Back
Adnatosphaeridium apenninicum

From Williams, Lentin and Fensome 1998 - Lentin and Williams Index of Fossil Dinoflagellates:

[Adnatosphaeridium apenninicum, Corradini, 1973, p. 163-164, pl.25, figs.4a-b; pl.36, figs.1a-b.

NOW Rigaudella. Originally Adnatosphaeridium, subsequently (and now) Rigaudella.
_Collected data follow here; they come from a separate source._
[src/hdl/dds_param_select.sv]
`timescale 1ns/1ps
`default_nettype none
`include "param_select_defines.svh"

module dds_param_select
  import param_select_pkg::*;
#(
  parameter int FREQ_W = 32,
  parameter int PHASE_W = 16,
  parameter int AMPL_W = 14,
  parameter int GAIN_W = 4
) (
  input wire logic ref_clk,
  input wire logic rst,
  input wire logic ram_enable,
  input wire logic [1:0] ram_dest,
  input wire logic [31:0] ram_data,
  input wire logic ramp_generator_enable,
  input wire logic [1:0] ramp_generator_dest,
  input wire logic [31:0] ramp_generator_data,
  input wire logic port_enable,
  input wire logic [17:0] port_bus,
  input wire logic [GAIN_W-1:0] fm_gain,
  input wire logic shift_keying_enable,
  input wire logic shift_keying_auto,
  input wire logic [AMPL_W-1:0] shift_keying_data,
  input wire logic profile_ampl_enable,
  input wire logic [FREQ_W-1:0] tuning_word,
  input wire logic [PHASE_W-1:0] phase_offset_word,
  input wire logic [AMPL_W-1:0] amplitude_scale_factor,
  input wire logic [FREQ_W-1:0] profile_tuning_word,
  input wire logic [PHASE_W-1:0] profile_phase_offset_word,
  input wire logic [AMPL_W-1:0] profile_amplitude_scale_factor,
  output logic [FREQ_W-1:0] freq_out,
  output logic [PHASE_W-1:0] phase_out,
  output logic [AMPL_W-1:0] ampl_out,
  output source_e freq_src,
  output source_e phase_src,
  output source_e ampl_src
);

  logic [FREQ_W-1:0] freq_q, freq_d;
  logic [PHASE_W-1:0] phase_q, phase_d;
  logic [AMPL_W-1:0] ampl_q, ampl_d;
  source_e freq_src_q, freq_src_d, phase_src_q, phase_src_d, ampl_src_q, ampl_src_d;
  logic [1:0] port_dest;
  logic [15:0] port_word;

  // Port bus splits into destination field and data word
  assign port_dest = port_bus[`PORT_DEST_MSB:0];
  assign port_word = port_bus[17:`PORT_DATA_LSB];

  // Port word offsets the tuning word, shifted left by the gain setting
  function automatic logic [FREQ_W-1:0] fm_offset(input logic [15:0] w,
                                                   input logic [GAIN_W-1:0] g);
    logic [FREQ_W-1:0] wide;
    wide = FREQ_W'(w);
    fm_offset = wide << g;
  endfunction : fm_offset

  // Priority chains, re-evaluated from live enables every cycle
  always_comb begin
    // Frequency
    if (ram_enable && ram_dest == `RAM_DEST_FREQ) begin
      freq_d = ram_data;
      freq_src_d = SRC_RAM;
    end else if (ramp_generator_enable && ramp_generator_dest == `RAMP_DEST_FREQ) begin
      freq_d = ramp_generator_data;
      freq_src_d = SRC_RAMP;
    end else if (port_enable && port_dest == `PORT_DEST_FREQ) begin
      freq_d = tuning_word + fm_offset(port_word, fm_gain);
      freq_src_d = SRC_PORT;
    end else if (ram_enable) begin
      freq_d = tuning_word;
      freq_src_d = SRC_SCALE_REG;
    end else begin
      freq_d = profile_tuning_word;
      freq_src_d = SRC_PROFILE;
    end
    // Phase
    if (ram_enable && (ram_dest == `RAM_DEST_PHASE || ram_dest == `RAM_DEST_POLAR)) begin
      phase_d = ram_data[`RAM_PHASE_MSB:`RAM_PHASE_LSB];
      phase_src_d = SRC_RAM;
    end else if (ramp_generator_enable && ramp_generator_dest == `RAMP_DEST_PHASE) begin
      phase_d = ramp_generator_data[31:`RAMP_PHASE_LSB];
      phase_src_d = SRC_RAMP;
    end else if (port_enable && port_dest == `PORT_DEST_PHASE) begin
      phase_d = port_word;
      phase_src_d = SRC_PORT;
    end else if (port_enable && port_dest == `PORT_DEST_POLAR) begin
      phase_d = {port_word[7:0], phase_offset_word[7:0]};
      phase_src_d = SRC_PORT_LOW;
    end else if (ram_enable) begin
      phase_d = phase_offset_word;
      phase_src_d = SRC_SCALE_REG;
    end else begin
      phase_d = profile_phase_offset_word;
      phase_src_d = SRC_PROFILE;
    end
    // Amplitude
    if (shift_keying_enable && shift_keying_auto) begin
      ampl_d = shift_keying_data;
      ampl_src_d = SRC_SHIFT_KEY;
    end else if (shift_keying_enable) begin
      ampl_d = amplitude_scale_factor;
      ampl_src_d = SRC_SCALE_REG;
    end else if (ram_enable && (ram_dest == `RAM_DEST_AMPL || ram_dest == `RAM_DEST_POLAR)) begin
      ampl_d = ram_data[`RAM_AMPL_MSB:`RAM_AMPL_LSB];
      ampl_src_d = SRC_RAM;
    end else if (ramp_generator_enable && ramp_generator_dest == `RAMP_DEST_AMPL) begin
      ampl_d = ramp_generator_data[31:`RAMP_AMPL_LSB];
      ampl_src_d = SRC_RAMP;
    end else if (port_enable && port_dest == `PORT_DEST_AMPL) begin
      ampl_d = port_word[15:2];
      ampl_src_d = SRC_PORT;
    end else if (port_enable && port_dest == `PORT_DEST_POLAR) begin
      ampl_d = {port_word[15:8], amplitude_scale_factor[5:0]};
      ampl_src_d = SRC_PORT_LOW;
    end else if (profile_ampl_enable) begin
      ampl_d = profile_amplitude_scale_factor;
      ampl_src_d = SRC_PROFILE;
    end else begin
      ampl_d = {AMPL_W{1'b1}}; // No scaling: full scale
      ampl_src_d = SRC_NONE;
    end
  end

  // Register the selection so outputs come straight from flops
  always_ff @(posedge ref_clk or posedge rst) begin
    if (rst) begin
      freq_q <= `FREQ_RST;
      phase_q <= `PHASE_RST;
      ampl_q <= `AMPL_RST;
      freq_src_q <= SRC_NONE;
      phase_src_q <= SRC_NONE;
      ampl_src_q <= SRC_NONE;
    end else begin
      freq_q <= freq_d;
      phase_q <= phase_d;
      ampl_q <= ampl_d;
      freq_src_q <= freq_src_d;
      phase_src_q <= phase_src_d;
      ampl_src_q <= ampl_src_d;
    end
  end

  assign freq_out = freq_q;
  assign phase_out = phase_q;
  assign ampl_out = ampl_q;
  assign freq_src = freq_src_q;
  assign phase_src = phase_src_q;
  assign ampl_src = ampl_src_q;

  // Checks
  a_ram_freq_wins: assert property (@(posedge ref_clk) disable iff (rst)
    ram_enable && ram_dest == `RAM_DEST_FREQ |=> freq_src == SRC_RAM && freq_out == $past(ram_data))
    else $error("RAM did not drive frequency");
  a_ramp_freq: assert property (@(posedge ref_clk) disable iff (rst)
    !(ram_enable && ram_dest == `RAM_DEST_FREQ) && ramp_generator_enable
    && ramp_generator_dest == `RAMP_DEST_FREQ |=> freq_src == SRC_RAMP)
    else $error("Ramp did not drive frequency");
  a_profile_freq: assert property (@(posedge ref_clk) disable iff (rst)
    !ram_enable && ramp_generator_enable && ramp_generator_dest != `RAMP_DEST_FREQ
    && !(port_enable && port_dest == `PORT_DEST_FREQ)
    |=> freq_out == $past(profile_tuning_word))
    else $error("Frequency not from profile");
  a_ram_phase: assert property (@(posedge ref_clk) disable iff (rst)
    ram_enable && ram_dest == `RAM_DEST_POLAR
    |=> phase_out == $past(ram_data[31:16]) && ampl_src != SRC_RAMP)
    else $error("Polar RAM phase wrong");
  a_ramp_phase: assert property (@(posedge ref_clk) disable iff (rst)
    !(ram_enable && ram_dest[0]) && ramp_generator_enable
    && ramp_generator_dest == `RAMP_DEST_PHASE |=> phase_out == $past(ramp_generator_data[31:16]))
    else $error("Ramp phase wrong");
  a_keying_first: assert property (@(posedge ref_clk) disable iff (rst)
    shift_keying_enable |=> ampl_src == SRC_SHIFT_KEY || ampl_src == SRC_SCALE_REG)
    else $error("Shift keying lost amplitude");
  a_ram_ampl: assert property (@(posedge ref_clk) disable iff (rst)
    !shift_keying_enable && ram_enable && ram_dest[1]
    |=> ampl_out == $past(ram_data[15:2]))
    else $error("RAM amplitude wrong");
  a_ramp_ampl: assert property (@(posedge ref_clk) disable iff (rst)
    !shift_keying_enable && !(ram_enable && ram_dest[1]) && ramp_generator_enable
    && ramp_generator_dest == `RAMP_DEST_AMPL |=> ampl_out == $past(ramp_generator_data[31:18]))
    else $error("Ramp amplitude wrong");
  a_enable_follows: assert property (@(posedge ref_clk) disable iff (rst)
    $rose(shift_keying_enable) && shift_keying_auto |=> ampl_src == SRC_SHIFT_KEY)
    else $error("Enable change not followed");
  a_ramp_freq_data: assert property (@(posedge ref_clk) disable iff (rst)
    !(ram_enable && ram_dest == `RAM_DEST_FREQ) && ramp_generator_enable
    && ramp_generator_dest == `RAMP_DEST_FREQ |=> freq_out == $past(ramp_generator_data))
    else $error("Ramp frequency word wrong");
  // Port frequency is an offset on the tuning word; the sum wraps, so compare the difference
  a_port_freq_sum: assert property (@(posedge ref_clk) disable iff (rst)
    !(ram_enable && ram_dest == `RAM_DEST_FREQ)
    && !(ramp_generator_enable && ramp_generator_dest == `RAMP_DEST_FREQ)
    && port_enable && port_dest == `PORT_DEST_FREQ
    |=> freq_src == SRC_PORT
    && ((freq_out - $past(tuning_word)) == ($past(FREQ_W'(port_word)) << $past(fm_gain))))
    else $error("Port frequency offset wrong");
  a_port_polar_phase: assert property (@(posedge ref_clk) disable iff (rst)
    !(ram_enable && ram_dest[0])
    && !(ramp_generator_enable && ramp_generator_dest == `RAMP_DEST_PHASE)
    && port_enable && port_dest == `PORT_DEST_POLAR
    |=> phase_src == SRC_PORT_LOW
    && phase_out == {$past(port_word[7:0]), $past(phase_offset_word[7:0])})
    else $error("Port polar phase wrong");
  a_port_polar_ampl: assert property (@(posedge ref_clk) disable iff (rst)
    !shift_keying_enable && !(ram_enable && ram_dest[1])
    && !(ramp_generator_enable && ramp_generator_dest == `RAMP_DEST_AMPL)
    && port_enable && port_dest == `PORT_DEST_POLAR
    |=> ampl_src == SRC_PORT_LOW
    && ampl_out == {$past(port_word[15:8]), $past(amplitude_scale_factor[5:0])})
    else $error("Port polar amplitude wrong");
  a_auto_keying: assert property (@(posedge ref_clk) disable iff (rst)
    shift_keying_enable && shift_keying_auto |=> ampl_out == $past(shift_keying_data))
    else $error("Automatic shift keying amplitude wrong");
  a_manual_scale: assert property (@(posedge ref_clk) disable iff (rst)
    shift_keying_enable && !shift_keying_auto |=> ampl_out == $past(amplitude_scale_factor))
    else $error("Manual shift keying amplitude wrong");
  // One polar sample must feed both parameters in the same cycle
  a_polar_pair: assert property (@(posedge ref_clk) disable iff (rst)
    !shift_keying_enable && ram_enable && ram_dest == `RAM_DEST_POLAR
    |=> phase_src == SRC_RAM && ampl_src == SRC_RAM)
    else $error("Polar sample not shared");

endmodule : dds_param_select
`default_nettype wire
Holotype: Corradini, 1973, pl.25, figs.4a-b. ]
Locus typicus: Val Baganza, Parma, Italy
Stratum typicum: Campanian-Paleocene
Age: Campanian-?Paleocene

-------------------------------------------------------------------------------------------------------------------------------------------------------------------------------------------------------------------
Original description: [Corradini, 1973, p. 164]:

Diagnosis:
Spherical to ovoidal central body with granular endophragm and smooth to fibrous periphragm. Processes solid, widening distally and interconnected by trabeculae. Apical archeopyle with zig-zag margin.

Description:
Solid or partially hollow intratabular processes arise from the periphragm, one or more in number on a single plate. From the wide base, often with a rootlike appearance, the processes expand distally in a broad, more or less fenestrate platform. Adjacent platforms are interconnected with thin and solid trabeculae having a variable cross-section. Few simple processes are thin, solid, usually paired, and fused proximally along 1/3 to 1/2 of their length. Distally they may have the platforms fused or may be irregularly branched. The branches being connected with distal margins of adjacent processes.
The processes reflect the tabulation 4', 6", 5-(6'''), 0-1p, 1''''.
Apical archeopyle with zig-zag margins, almost always present.

Dimensions:
Holotype: diameter of the central body 40 µm, length of the processes 20-28 µm.
Range: diameter of the central body 38(49)60 µm, length of the processes 20(23)30 µm.

Affinities:
A. apenninicum differs from A. aemulum (= Cannosphaeropsis aemula Deflandre) in having processes typically terminating in a wide distal platform. It differs from A. apiculatum (= C. apiculata Cookson and Eisenack) for the high number of processes and the lack of trabecular spines. Deflandre's and Cookson and Eisenack's species have been previously recorded only from the Upper Jurassic - Lower Cretaceous, with the exception of one specimen reported (but not figured) by Alberti (1961) from Senonian sediments of Germany. The difference in stratigraphic range is considered a further argument to justify the erection of the new species.